17-2-22のニュース裏読み - 厳しい大学経営

申し訳ないが大学は真剣な経営努力をしているようには見えない。私が卒業した大学でも興味のある講座は一つもなかった。主任教授などは10年ほど前に作ったと思われるノートをただ読むだけだった。

 大体教師というのはゴルフで言うとレッスンプロである。実学は身に付いていないから、トーナメントプロには歯が立たない。勿論学問に身を賭している人もいだろう。しかしそんな少数の先生は教育の方法を知らない。

 話は変わるが、女子大学の関係者と話したことがあった。その人が関係している大学は所謂「お嬢さん学校」で裕福な家庭の子女が通うことで有名だった。しかしそこでも大学への入学者数は人口の減少に伴って減っている。

 そこで私はこう言った。「あなたの大学の卒業生は裕福な家庭の出身だと思われ、卒業後も少し鼻が高いのではないでしょうか。そうすると「そうなんですが、他にも我が校と競う大学があるので、経営はやはり厳しいのです」と言う。

 「それでは今後の経営戦略はどのようなものでしょうか」。それに対して彼曰く「なかなかいい作戦が思い浮かびません」「では女子高生にアンケートをしたら?」と私は言う。彼は考えている。

 大学が生き延びることだけを考えると「少し顰蹙を買う運営手法ではありますが、裕福なだけでなく、美人しか入学させないようにしたどうでしょうか。卒業生は老人になってもあの人はあの大学を卒業したのだから、若いときは美人だったのでしょうねと言われる。スチュワーデスという言葉は無くなったかどうか知りませんが、今でもスッチーと言って美人の代名詞になっているではありませんか」

 こんなアイデアは不謹慎かも知れないが、真剣に考えたらこの程度の案はいくらでも出てくるだろう。大学の経営陣は努力を怠って、役人の天下りを受け入れ少しでも多額の補助金を配分してもらうような姑息な手段に訴えている。

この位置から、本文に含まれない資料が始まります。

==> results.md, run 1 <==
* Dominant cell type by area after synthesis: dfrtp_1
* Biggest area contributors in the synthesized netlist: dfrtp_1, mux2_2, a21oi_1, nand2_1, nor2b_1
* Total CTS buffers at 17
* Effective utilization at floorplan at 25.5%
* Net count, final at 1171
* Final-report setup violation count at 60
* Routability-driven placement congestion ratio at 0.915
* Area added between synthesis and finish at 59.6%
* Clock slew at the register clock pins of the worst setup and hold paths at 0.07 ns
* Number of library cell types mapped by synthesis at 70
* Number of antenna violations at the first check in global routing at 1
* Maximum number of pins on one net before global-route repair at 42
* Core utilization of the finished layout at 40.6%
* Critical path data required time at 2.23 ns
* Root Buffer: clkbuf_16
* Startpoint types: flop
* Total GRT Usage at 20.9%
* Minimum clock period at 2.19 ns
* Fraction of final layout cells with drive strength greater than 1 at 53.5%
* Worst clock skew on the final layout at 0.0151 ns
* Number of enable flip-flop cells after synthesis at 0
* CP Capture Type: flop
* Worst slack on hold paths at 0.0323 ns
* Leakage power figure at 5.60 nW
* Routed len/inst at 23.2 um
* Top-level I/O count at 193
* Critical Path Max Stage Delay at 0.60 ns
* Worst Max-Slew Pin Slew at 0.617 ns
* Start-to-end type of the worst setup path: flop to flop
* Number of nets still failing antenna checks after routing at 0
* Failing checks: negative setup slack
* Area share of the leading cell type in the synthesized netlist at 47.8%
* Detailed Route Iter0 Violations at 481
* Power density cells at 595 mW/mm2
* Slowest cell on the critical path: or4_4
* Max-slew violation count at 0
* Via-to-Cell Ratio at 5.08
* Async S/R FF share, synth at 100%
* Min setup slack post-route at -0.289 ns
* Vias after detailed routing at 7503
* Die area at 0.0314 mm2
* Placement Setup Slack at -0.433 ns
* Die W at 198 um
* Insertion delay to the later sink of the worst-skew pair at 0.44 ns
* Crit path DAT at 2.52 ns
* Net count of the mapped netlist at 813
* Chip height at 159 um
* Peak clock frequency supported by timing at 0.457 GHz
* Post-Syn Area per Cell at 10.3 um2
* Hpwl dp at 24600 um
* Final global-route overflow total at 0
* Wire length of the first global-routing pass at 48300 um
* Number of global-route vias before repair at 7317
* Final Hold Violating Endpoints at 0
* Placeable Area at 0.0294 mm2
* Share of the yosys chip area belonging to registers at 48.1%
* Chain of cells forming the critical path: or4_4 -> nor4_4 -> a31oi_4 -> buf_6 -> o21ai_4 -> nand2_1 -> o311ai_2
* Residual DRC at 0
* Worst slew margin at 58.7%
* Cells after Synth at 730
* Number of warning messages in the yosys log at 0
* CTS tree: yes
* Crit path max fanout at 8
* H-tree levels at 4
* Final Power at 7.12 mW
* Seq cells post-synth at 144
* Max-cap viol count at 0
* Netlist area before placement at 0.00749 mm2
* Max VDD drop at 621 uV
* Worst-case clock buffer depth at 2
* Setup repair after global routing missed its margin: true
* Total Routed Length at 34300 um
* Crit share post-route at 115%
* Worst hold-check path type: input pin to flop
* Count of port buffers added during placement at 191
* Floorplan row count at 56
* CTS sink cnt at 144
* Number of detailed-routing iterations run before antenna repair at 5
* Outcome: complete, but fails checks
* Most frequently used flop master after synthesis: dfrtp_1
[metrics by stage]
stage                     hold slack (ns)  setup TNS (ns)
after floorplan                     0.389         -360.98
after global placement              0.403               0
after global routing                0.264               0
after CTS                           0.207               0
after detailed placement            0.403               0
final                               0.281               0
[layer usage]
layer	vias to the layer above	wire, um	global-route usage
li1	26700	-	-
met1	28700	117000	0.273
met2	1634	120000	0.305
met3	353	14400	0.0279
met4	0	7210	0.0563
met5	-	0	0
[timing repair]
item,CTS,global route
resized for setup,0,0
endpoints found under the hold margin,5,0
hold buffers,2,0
### src/sdramPkg.sv
package sdramPkg;

    // ============================================================
    // Widths
    // ============================================================
    localparam int DATA_W     = 16;    // SDRAM data word
    localparam int ADDR_W     = 22;    // Linear word address
    localparam int LEN_W      = 8;     // Burst length field
    localparam int FIFO_DEPTH = 256;   // Entries per client FIFO
    localparam int LEVEL_W    = 9;     // Fill level, 0 to FIFO_DEPTH

    // Address split, bank on top
    localparam int COL_W  = 8;
    localparam int ROW_W  = 12;
    localparam int BANK_W = 2;

    // ============================================================
    // Timing in CLK cycles
    // ============================================================
    localparam int CAS_LATENCY = 3;    // READ command to first word
    localparam int T_RCD       = 3;    // ACTIVE to READ or WRITE

    // Decoded view of a word address
    typedef struct packed {
        logic [BANK_W-1:0] bank;
        logic [ROW_W-1:0]  row;
        logic [COL_W-1:0]  col;
    } sdramAddrFields_s;

    // Same word read raw or as bank, row and column
    typedef union packed {
        logic [ADDR_W-1:0] raw;
        sdramAddrFields_s  f;
    } sdramAddr_u;

    // Command codes as {rasN, casN, weN}
    typedef enum logic [2:0] {
        NOP       = 3'b111,
        ACTIVE    = 3'b011,
        READ      = 3'b101,
        WRITE     = 3'b100,
        PRECHARGE = 3'b010
    } sdramCmd_e;

endpackage

### src/burstEngine.sv
`timescale 1ns/100ps

module burstEngine (
    input  logic                          CLK,
    input  logic                          RESET_N,
    input  logic                          start,
    input  logic                          write,
    input  logic [sdramPkg::ADDR_W-1:0]   addr,
    input  logic [sdramPkg::LEN_W-1:0]    length,
    output logic                          done,
    output logic                          take,
    output logic                          put,
    input  logic [sdramPkg::DATA_W-1:0]   wrWord,
    output logic [sdramPkg::DATA_W-1:0]   rdWord,
    output logic [sdramPkg::ROW_W-1:0]    sa,
    output logic [sdramPkg::BANK_W-1:0]   ba,
    output logic                          rasN,
    output logic                          casN,
    output logic                          weN,
    output logic [sdramPkg::DATA_W/8-1:0] dqm,
    output logic [sdramPkg::DATA_W-1:0]   dqOut,
    output logic                          dqOe,
    input  logic [sdramPkg::DATA_W-1:0]   dqIn
);
    import sdramPkg::*;

    sdramAddr_u       target;       // addr seen raw and split
    sdramCmd_e        cmd;
    logic             busy;
    logic [LEN_W+1:0] step;         // Cycles since start
    logic [LEN_W+1:0] accessStep;   // Step that loads READ or WRITE
    logic [LEN_W+1:0] dataLo;       // Last step before data cycles
    logic [LEN_W+1:0] lastData;     // Last data cycle
    logic             dataNext;     // Next cycle carries data
    logic             sampleNow;    // dqIn valid this cycle

    assign target.raw = addr;
    assign {rasN, casN, weN} = cmd;

    // ============================================================
    // Burst schedule
    // ============================================================
    assign accessStep = (LEN_W+2)'(T_RCD);
    assign dataLo     = write ? accessStep : (LEN_W+2)'(T_RCD + CAS_LATENCY);
    assign lastData   = dataLo + (LEN_W+2)'(length);
    assign dataNext   = busy && (step >= dataLo) && (step < lastData);
    assign sampleNow  = busy && !write && (step > dataLo) && (step <= lastData);
    assign take       = dataNext && write;    // One cycle ahead of the word

    always_ff @(posedge CLK or negedge RESET_N)
    begin
        if (!RESET_N)
        begin
            busy <= 1'b0;
            step <= '0;
            cmd  <= NOP;
            dqm  <= '1;
            dqOe <= 1'b0;
            put  <= 1'b0;
            done <= 1'b0;
        end
        else
        begin
            cmd  <= NOP;                     // Default every cycle
            dqm  <= dataNext ? '0 : '1;      // Masked outside data
            dqOe <= take;
            put  <= sampleNow;               // Follows the sample
            done <= 1'b0;
            if (!busy)
            begin
                if (start)
                begin
                    busy <= 1'b1;
                    step <= (LEN_W+2)'(1);
                    cmd  <= ACTIVE;
                end
            end
            else
            begin
                step <= step + 1'b1;
                if (step == accessStep)
                    cmd <= write ? WRITE : READ;    // Full-page burst
                if (step == lastData)
                    cmd <= PRECHARGE;               // Ends the burst
                if (step == lastData + 1'b1)
                begin
                    busy <= 1'b0;
                    done <= 1'b1;
                end
            end
        end
    end

    // ============================================================
    // Address and data pins
    // ============================================================
    always_ff @(posedge CLK)
    begin
        if (!busy && start)
        begin
            ba <= target.f.bank;
            sa <= target.f.row;
        end
        else if (busy && step == accessStep)
            sa <= {{(ROW_W-COL_W){1'b0}}, target.f.col};
        else if (busy && step == lastData)
            sa <= 12'h400;                  // A10 high, all banks
        if (take)
            dqOut <= wrWord;
        if (sampleNow)
            rdWord <= dqIn;
    end

endmodule

### config.mk
export PLATFORM = sky130hd
export DESIGN_NAME = burstEngine
export DESIGN_NICKNAME = d
export VERILOG_FILES = /design/src/sdramPkg.sv /design/src/burstEngine.sv
export SDC_FILE = /design/constraint.sdc
export NUM_CORES = 1
export LEC_CHECK = 0
export BUFFER_PORTS_ARGS = -buffer_cell sky130_fd_sc_hd__clkbuf_2
export CAP_MARGIN = 0
export CORE_ASPECT_RATIO = 1.5
export CORE_MARGIN = 2
export CORE_UTILIZATION = 35
export DETAILED_ROUTE_END_ITERATION = 7
export MAX_ROUTING_LAYER = met4
export SLEW_MARGIN = 20
export SYNTH_ARGS = -nofsm -noshare
export SYNTH_HDL_FRONTEND = slang
export SYNTH_SLANG_ARGS = --single-unit
### constraint.sdc
create_clock -name CLK -period 11.2 [get_ports CLK]
set_input_delay 1.68 -clock CLK [delete_from_list [all_inputs] [get_ports CLK]]
set_output_delay 1.68 -clock CLK [all_outputs]
set_load 0.005 [all_outputs]
==> key figures <==
Die
  – Die area: about 9500 um^2
  – Row count: 41
  – Die width: between 80 and 90 um
  – Core area: ~8500 um^2
  – Chip Height: approximately 120 um
  – Initial Utilization: a little over a third
  – Num ports: 121

Clock tree
  – TritonCTS clock tree: built
  – PostCTS Resize Cnt: 0
  – CTS Buffer Depth: 2
  – Clock latency on the worst-skew pair: between 0.3 and 0.4 ns
  – Hold-fix buffers, CTS: 0
  – H-tree depth: 3
  – Setup repair bufs after CTS: 0
  – Num Clock Sinks: 64
  – Clock transition at the registers of the reported paths: roughly 0.05 ns
  – CTS Buf Count: 9
  – Root buffer cell: clkbuf_16

Routing
  – DRC viols: 0
  – Final ANT Viol Nets: 0
  – Final wirelength: 7200 um
  – Avg Vias per Cell: between 4 and 5
  – Drt wl/cell: 15.1 um
  – Drt first-iter violations: 69
  – Drt first pass iters: 4
  – Vias: ~2300

Synthesis
  – Post-Synth Simple-Gate Area: between 10% and 20%
  – Top FF cell, synth: edfxtp_1
  – Mux contribution to synthesized area: 0%
  – Post-synthesis instance total: between 200 and 250
  – Synth Register Bits: between 60 and 70
  – Most instantiated library cell after synthesis: edfxtp_1
  – Largest family of logic cells by synthesized area: simple AND/OR/NAND/NOR gates
  – Synth Net Count: roughly 320
  – Register area share after synthesis: 59.9%
  – Post-synth EDFFs: 46
  – Complex-gate fraction of the synthesized area: a little under an eighth
  – Post-Synth Adder-Cell Area: 6.53%
  – Cell taking the most area after synthesis: edfxtp_1
  – XOR/XNOR share of the synthesized area: 5.71%
  – Ranking of synthesized cells by area: edfxtp_1 (45%), dfrtp_1 (11%), ha_1 (6.5%), dfstp_2 (3.4%), a22o_1 (2.3%)
  – Post-synthesis cell type count: 50
  – Cell Area, Synth: around 3000 um^2
  – Syn avg cell area: between 10 and 15 um^2
  – Share of Yosys cell area claimed by the top area cell type: 45.1%
  – Post-synth ARST share: between 20% and 30%
  – Most frequent cells after synthesis: edfxtp_1 (46), ha_1 (16), dfrtp_1 (14), o21ai_0 (14), inv_1 (13)
  – Warnings from Yosys: 0

Placement
  – Placed instance count: 461
  – Dpl hpwl: 5730 um
  – Gpl congestion: about 0.84
  – # port buffers: 120

GRT
  – Global-route wire length before repair: around 11000 um
  – Pin count of the biggest net entering global routing: 19
  – Vias in the first global route: between 2000 and 2500
  – Gr ovfl total: 0
  – Gr usage total: roughly 16%
  – Initial antenna violation count: 0

Timing
  – Final setup TNS: 0 ns
  – Post-route clock skew: between 0.004 and 0.005 ns
  – Hold WS: between 0.5 and 0.6 ns
  – FMAX: between 100 and 150 MHz
  – Slew Viols, Final: 0
  – Final Setup Violations: 0
  – Fin crit period: ~7 ns
  – Final period utilization: a little over three fifths
  – Worst Tran Pin Value: approximately 0.63 ns
  – RSZ-0062 raised after global routing: no
  – Max transition margin: about 57%
  – Final Hold Fails: 0

Worst hold path
  – HP Class: reg -> reg

Status
  – Run status: finished, final reports clean

Layout
  – Layout cells sized above 1: between 30% and 40%
  – Fin nets: ~450
  – Multi-input gate area: approximately 1100 um^2
  – Final Non-Filler Cells: 476
  – Register area: ~1800 um^2
  – Diode count: 0
  – Layout area overhead: 32.2%
  – Fillcell total: approximately 800

Setup path
  – WP data required: between 9 and 10 ns
  – Worst-path fanout max: 18
  – CP startpoint kind: input port
  – CP endpoint kind: output pin
  – Crit Path Class: in -> out
  – Worst Path Arrival: about 5.4 ns

Power
  – Peak VDD IR: between 0.08 and 0.09 mV
  – Leakage: between 1.5 and 2 nW
  – Pwr Density: between 200 and 250 nW/um^2

Job
  – Maxcap violations: 0
## stage by stage
| step | power, mW | utilization [%] | setup WS (ns) | instance area [um^2] |
|---|---|---|---|---|
| 4_1_cts | 0.837 | 47.9 | 4.20 | 4050 |
| 5_1_grt | 0.884 | 47.9 | 3.81 | 4050 |
| 2_1_floorplan | 0.490 | - | 4.64 | 3070 |
| 3_3_place_gp | 0.569 | 44.6 | 4.32 | 3780 |
| 3_5_place_dp | 0.576 | 44.6 | 4.20 | 3780 |
| 6_report | 0.827 | 47.9 | 4.17 | 4050 |
## flip-flops by register name, indices dropped and copies added, names as in the netlist
| register | count |
|---|---|
| step | 10 |
| rdWord | 16 |
| dqOe | 1 |
| done | 1 |
| sa | 12 |
| ba | 2 |
| cmd | 3 |
| dqm | 1 |
| put | 1 |
| dqOut | 16 |
| busy | 1 |
## placed cells by master, fill, tap and decap left out, drive strengths merged, types with 2 or more instances in the layout
master,netlist,layout
clkbuf,7,130
edfxtp,46,46
ha,16,16
o21ai,14,14
dfrtp,14,14
inv,13,13
nand2,12,12
nand3,10,10
nor2,10,10
xor2,9,9
a22o,8,8
xnor2,7,7
nor3,5,5
a21oi,5,5
and3,5,5
nand4,4,4
nand2b,4,4
or3,4,4
and2,4,4
dfstp,4,4
o211ai,4,4
nor4,3,3
nor2b,3,3
clkinv,0,3
buf,4,3
o21a,2,2
or2,2,2
o2111ai,2,2
o31ai,2,2
nor4b,2,2
## worst paths after layout
path | from | endpoint | slack, ns | cells after the start
max in group asynchronous | RESET_N | cmd[1] | 9.55 | 1
worst min-delay path | step[0] | step[0] | 0.55 | 1
worst max register to register | step[3] | dqOut[4] | 8.29 | 9
worst max-delay path | write | take | 4.17 | 16
min in group asynchronous | RESET_N | step[8] | 1.30 | 1
worst min register to register | step[0] | step[0] | 0.55 | 1
## layer usage
layer,global-route usage (%),up-vias,share of wire [%]
met5,-,-,0
met4,6.46,0,1.3
met3,4.12,6,5.8
met2,28.9,78,56
met1,16.6,1106,37
li1,-,1147,-
## cells by family (layout without fill, tap and decap cells)
group	count (synthesis)	count (layout)
fa+ha+maj	16	16
xor+xnor	17	17
compound gates	48	48
flops	64	64
buf+inv	24	151
simple gates	73	73
## report_power, final
part	leakage (nW)	switching, mW	internal [mW]
clock	0.131	0.0881	0.168
combinational	1.02	0.112	0.101
sequential	0.632	0.0500	0.309
## worst max-delay path, stage by stage
cell and delay (ns):
clkbuf_2 0.17, inv_1 0.10, ha_1 0.34, o21a_1 0.15, or2_2 0.32, xnor2_1 0.30, ha_1 0.32, a21oi_1 0.17
nor2b_1 0.06, o21ai_0 0.16, a31oi_1 0.11, a2111oi_0 0.60, o311ai_0 0.29, nor2_1 0.16, buf_4 0.26, clkbuf_2 0.15
## layout make-up
type / instances / share of cell area (%)
Clock inverter: 5 / 1.20
Tap cell: 107 / 3.30
Multi-Input combinational cell: 154 / 28.0
Sequential cell: 64 / 45.3
Clock buffer: 10 / 5.65
Timing Repair Buffer: 123 / 15.4
Inverter: 13 / 1.20
Power figures use the tool's default switching activity.
--- src/sdramPkg.sv ---
package sdramPkg;

    // ============================================================
    // Widths
    // ============================================================
    localparam int DATA_W     = 16;    // SDRAM data word
    localparam int ADDR_W     = 22;    // Linear word address
    localparam int LEN_W      = 8;     // Burst length field
    localparam int FIFO_DEPTH = 256;   // Entries per client FIFO
    localparam int LEVEL_W    = 9;     // Fill level, 0 to FIFO_DEPTH

    // Address split, bank on top
    localparam int COL_W  = 8;
    localparam int ROW_W  = 12;
    localparam int BANK_W = 2;

    // ============================================================
    // Timing in CLK cycles
    // ============================================================
    localparam int CAS_LATENCY = 3;    // READ command to first word
    localparam int T_RCD       = 3;    // ACTIVE to READ or WRITE

    // Decoded view of a word address
    typedef struct packed {
        logic [BANK_W-1:0] bank;
        logic [ROW_W-1:0]  row;
        logic [COL_W-1:0]  col;
    } sdramAddrFields_s;

    // Same word read raw or as bank, row and column
    typedef union packed {
        logic [ADDR_W-1:0] raw;
        sdramAddrFields_s  f;
    } sdramAddr_u;

    // Command codes as {rasN, casN, weN}
    typedef enum logic [2:0] {
        NOP       = 3'b111,
        ACTIVE    = 3'b011,
        READ      = 3'b101,
        WRITE     = 3'b100,
        PRECHARGE = 3'b010
    } sdramCmd_e;

endpackage

--- src/portBus.sv ---
`timescale 1ns/100ps

// One client port talking to the arbiter
interface portBus;
    import sdramPkg::*;

    logic              req;      // Burst wanted, held until done
    logic [ADDR_W-1:0] addr;     // Burst start, stable under req
    logic [LEN_W-1:0]  length;   // Words in the burst
    logic              done;     // End of this port's burst
    logic              take;     // Pop the write FIFO head
    logic [DATA_W-1:0] wrWord;   // Write FIFO head word
    logic              put;      // Push rdWord into the read FIFO
    logic [DATA_W-1:0] rdWord;   // Word fetched from SDRAM

    // Port side
    modport client (
        output req, addr, length, wrWord,
        input  done, take, put, rdWord
    );

    // Arbiter side
    modport arbiter (
        input  req, addr, length, wrWord,
        output done, take, put, rdWord
    );

endinterface

--- src/readPort.sv ---
`timescale 1ns/100ps

module readPort (
    input  logic                        CLK,
    input  logic                        RESET_N,
    output logic [sdramPkg::DATA_W-1:0] rdData,
    output logic                        rdValid,
    input  logic                        rdStrobe,
    input  logic                        rdLoad,
    input  logic [sdramPkg::ADDR_W-1:0] rdStart,
    input  logic [sdramPkg::ADDR_W-1:0] rdMaxAddr,
    input  logic [sdramPkg::LEN_W-1:0]  rdLength,
    portBus.client                      bus
);
    import sdramPkg::*;

    logic [DATA_W-1:0]  mem [FIFO_DEPTH];
    logic [LEVEL_W-2:0] headPtr;      // Next word to the outside
    logic [LEVEL_W-2:0] tailPtr;      // Next slot for SDRAM data
    logic [LEVEL_W-1:0] level;
    logic               push;
    logic               pop;
    logic [ADDR_W-1:0]  startReg;
    logic [ADDR_W-1:0]  maxReg;
    logic [LEN_W-1:0]   lenReg;
    logic [ADDR_W-1:0]  curAddr;      // Rolling prefetch address
    logic               roomReady;

    assign rdData     = mem[headPtr];
    assign rdValid    = (level != '0);
    assign push       = bus.put;
    assign pop        = rdStrobe && rdValid;   // Strobe on empty ignored
    assign bus.wrWord = '0;                    // No write data from here
    assign bus.addr   = curAddr;
    assign bus.length = lenReg;

    // Space for one more burst
    assign roomReady = (lenReg != '0)
                    && (level < LEVEL_W'(FIFO_DEPTH) - LEVEL_W'(lenReg));

    // ============================================================
    // FIFO
    // ============================================================
    always_ff @(posedge CLK)
    begin
        if (push)
            mem[tailPtr] <= bus.rdWord;
    end

    always_ff @(posedge CLK or negedge RESET_N)
    begin
        if (!RESET_N)
        begin
            headPtr <= '0;
            tailPtr <= '0;
            level   <= '0;
        end
        else if (rdLoad)
        begin
            headPtr <= '0;
            tailPtr <= '0;
            level   <= '0;
        end
        else
        begin
            if (push)
                tailPtr <= tailPtr + 1'b1;
            if (pop)
                headPtr <= headPtr + 1'b1;
            level <= level + LEVEL_W'(push) - LEVEL_W'(pop);
        end
    end

    // ============================================================
    // Address roll and prefetch request
    // ============================================================
    always_ff @(posedge CLK or negedge RESET_N)
    begin
        if (!RESET_N)
        begin
            startReg <= '0;
            maxReg   <= '0;
            lenReg   <= '0;
            curAddr  <= '0;
            bus.req  <= 1'b0;
        end
        else if (rdLoad)
        begin
            startReg <= rdStart;
            maxReg   <= rdMaxAddr;
            lenReg   <= rdLength;
            curAddr  <= rdStart;
            bus.req  <= 1'b0;    // Held low in the load cycle
        end
        else if (bus.done)
        begin
            bus.req <= 1'b0;
            if (curAddr < maxReg - ADDR_W'(lenReg))
                curAddr <= curAddr + ADDR_W'(lenReg);
            else
                curAddr <= startReg;
        end
        else if (roomReady)
            bus.req <= 1'b1;
    end

endmodule

--- src/flat_wrapper.sv ---
// flat-port wrapper written by rule: the top's interface ports become plain ports
module readPort_flat import sdramPkg::*;
  (CLK, RESET_N, rdData, rdValid, rdStrobe, rdLoad, rdStart, rdMaxAddr, rdLength, bus_req, bus_addr, bus_length, bus_wrWord, bus_done, bus_take, bus_put, bus_rdWord);
  portBus bus_i ();
  input  logic CLK;
  input  logic RESET_N;
  output logic [sdramPkg::DATA_W-1:0] rdData;
  output logic rdValid;
  input  logic rdStrobe;
  input  logic rdLoad;
  input  logic [sdramPkg::ADDR_W-1:0] rdStart;
  input  logic [sdramPkg::ADDR_W-1:0] rdMaxAddr;
  input  logic [sdramPkg::LEN_W-1:0] rdLength;
  output wire logic [$bits(bus_i.req)-1:0] bus_req;
  output wire logic [$bits(bus_i.addr)-1:0] bus_addr;
  output wire logic [$bits(bus_i.length)-1:0] bus_length;
  output wire logic [$bits(bus_i.wrWord)-1:0] bus_wrWord;
  input wire logic [$bits(bus_i.done)-1:0] bus_done;
  input wire logic [$bits(bus_i.take)-1:0] bus_take;
  input wire logic [$bits(bus_i.put)-1:0] bus_put;
  input wire logic [$bits(bus_i.rdWord)-1:0] bus_rdWord;
  assign bus_req = bus_i.req;
  assign bus_addr = bus_i.addr;
  assign bus_length = bus_i.length;
  assign bus_wrWord = bus_i.wrWord;
  assign bus_i.done = bus_done;
  assign bus_i.take = bus_take;
  assign bus_i.put = bus_put;
  assign bus_i.rdWord = bus_rdWord;
  readPort u_core (.CLK(CLK), .RESET_N(RESET_N), .rdData(rdData), .rdValid(rdValid), .rdStrobe(rdStrobe), .rdLoad(rdLoad), .rdStart(rdStart), .rdMaxAddr(rdMaxAddr), .rdLength(rdLength), .bus(bus_i));
endmodule
--- config.mk ---
export PLATFORM = sky130hd
export DESIGN_NAME = readPort_flat
export DESIGN_NICKNAME = d
export VERILOG_FILES = /design/src/sdramPkg.sv /design/src/portBus.sv /design/src/readPort.sv /design/src/flat_wrapper.sv
export SDC_FILE = /design/constraint.sdc
export NUM_CORES = 2
export LEC_CHECK = 0
export BUFFER_PORTS_ARGS = -buffer_cell sky130_fd_sc_hd__buf_2
export CAP_MARGIN = 20
export CORE_ASPECT_RATIO = 1.5
export CORE_MARGIN = 2
export CORE_UTILIZATION = 33
export DETAILED_ROUTE_END_ITERATION = 6
export HOLD_SLACK_MARGIN = 0.02
export PLACE_DENSITY = 0.43
export SYNTH_ARGS = -nofsm -noshare
export SYNTH_HDL_FRONTEND = slang
export SYNTH_SLANG_ARGS = --single-unit
--- constraint.sdc ---
create_clock -name CLK -period 5.4 [get_ports CLK]
set_input_delay 0.27 -clock CLK [delete_from_list [all_inputs] [get_ports CLK]]
set_output_delay 0.27 -clock CLK [all_outputs]
set_load 0.03 [all_outputs]
==> results by group <==
Run status
  – Status: completed

Synthesis
  – Post-synthesis sequential area ratio: between 70 and 80%
  – Synth cell types: 79
  – Synth async-reset ratio: 2.38%
  – Post-synth top flop: edfxtp_1
  – EDFF count, synth: 4096
  – Post-Syn Area per Cell: between 20 and 25 sq um
  – Cells after Synth: ~7800
  – Synth Register Bits: ~4200
  – Post-synthesis cell area: around 160000 sq um
  – Yosys warns: 0

Drt
  – 1st-iter DRT viols: approximately 8600
  – DRT antenna net count: 0
  – DR WL/cell: approximately 35 microns
  – Final routed DRC violation total: 0
  – Drt total wl: about 540000 microns
  – Vias/cell: 5.38
  – Vias: between 80000 and 90000
  – DRT Pass-1 Iters: 6

Min path
  – Hold path depth: 4
  – Min-Delay Endpoint: u_core.headPtr[0]
  – Hold Path Class: input port to flop
  – Hold_sp: rdStrobe

Run
  – Max-cap violation count: 0

Setup path
  – Crit start category: flop
  – R2R depth: 19
  – Arrival @ worst endpoint: approximately 5100 ps
  – Worst r2r dst: u_core.bus.addr[10]
  – Crit Reg-Reg Startpoint: u_core.bus.length[1]
  – WP data required: around 5100 ps
  – R2R setup slack: ~260 ps
  – Crit. End Element: output pin
  – Crit path kind: flop to output pin
  – CP Max Fanout: 22

Die
  – Die height: just under 900 microns
  – Row cnt: ~320
  – Initial Util: about a third
  – Io pins: between 100 and 150
  – Die area: just over 500000 sq um
  – Die X: slightly below 600 microns
  – Core ar.: around 500000 sq um

Finish
  – Area grow syn2layout: 17.2%
  – Leading cell types in the layout, fill and taps excluded: 4096 x edfxtp_1, 960 x mux4_2, 590 x buf_4, 420 x clkbuf_16, 417 x mux2i_1
  – Filler cell count: around 45000
  – Most common cell after layout, fill and taps aside: edfxtp_1
  – Final cell count without fillers: around 16000
  – Final core utilization: ~39%
  – Final nets: 8814
  – Share of cells above drive strength 1: a little under a third

Place
  – IO buf count: between 100 and 150
  – Detailed Place HPWL: about 340000 microns
  – Routability congestion estimate: roughly 0.83
  – Post-Place Cells: between 10000 and 15000

Clocking
  – Clock buffer depth: 4
  – Clk slew on worst S/H paths: 70 ps
  – Sink Count: 4196
  – Clk root buf: clkbuf_16
  – Worst skew pair latency: 990 ps
  – Total CTS buffers: 408
  – CTS tree: yes
  – H-Tree Depth: 5

GRT
  – Initial antenna violation count: 33
  – Pin count of the biggest net entering global routing: roughly 180
  – First-pass GRT wire length: 742000 microns
  – GRT overflow: 0
  – Overall Global Routing Usage: a little over a fifth
  – Vias in the first global route: 87116

Timing
  – Max-slew headroom: ~6%
  – Worst Tran Pin Value: 1410 ps
  – Skew final: 30.4 ps
  – Maximum clock rate: around 190 MHz
  – RSZ-0062 raised after global routing: true
  – Tcrit/Tclk final: 99.8%
  – Slew Limit Fails: 0
  – Tmin final: 5390 ps
  – Final Hold Vio Count: 0
  – Final setup fails: 0

Power
  – P_leak: about 60 nW
  – Maximum vdd drop: between 0.2 and 0.25 mV
  – Cell Pwr Density: slightly below 400 nW/um^2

 人口が減少している現在、各企業は生き延びるために同業他社の仕事を盗まなくては生きて行けない。大学も例外ではない。経営努力なくしては生きていけない。大学数も必ず減少する。そうならないためにはいい商品としてのカリキュラムの向上を図らなくてはならない。

 独文科を卒業してもドイツ語は話せない。それでは独文科というのは何だろう。そんな授業は廃止して、いっそ美術の時間と称してプロのメークアップアーティストを講師に招き、女性の化粧法でも教えたらどうだろうか。あるいはモデルを教師にして、美しい歩き方、洋服を選ぶセンス、などを教える。そんなことは大学教育に馴染まないというのであれば、ただ原語の本を読むだけの授業は止めて、みっちりと基礎を叩き込み、せめて基礎的な会話くらいはできるようにすればどうだろう。

 あるいは経営学科ではケーススタディをみっちりとやる、実際経営に携わる中小企業の社長を講師に据えて、プロの経営者になれるくらいの経営戦術を教える。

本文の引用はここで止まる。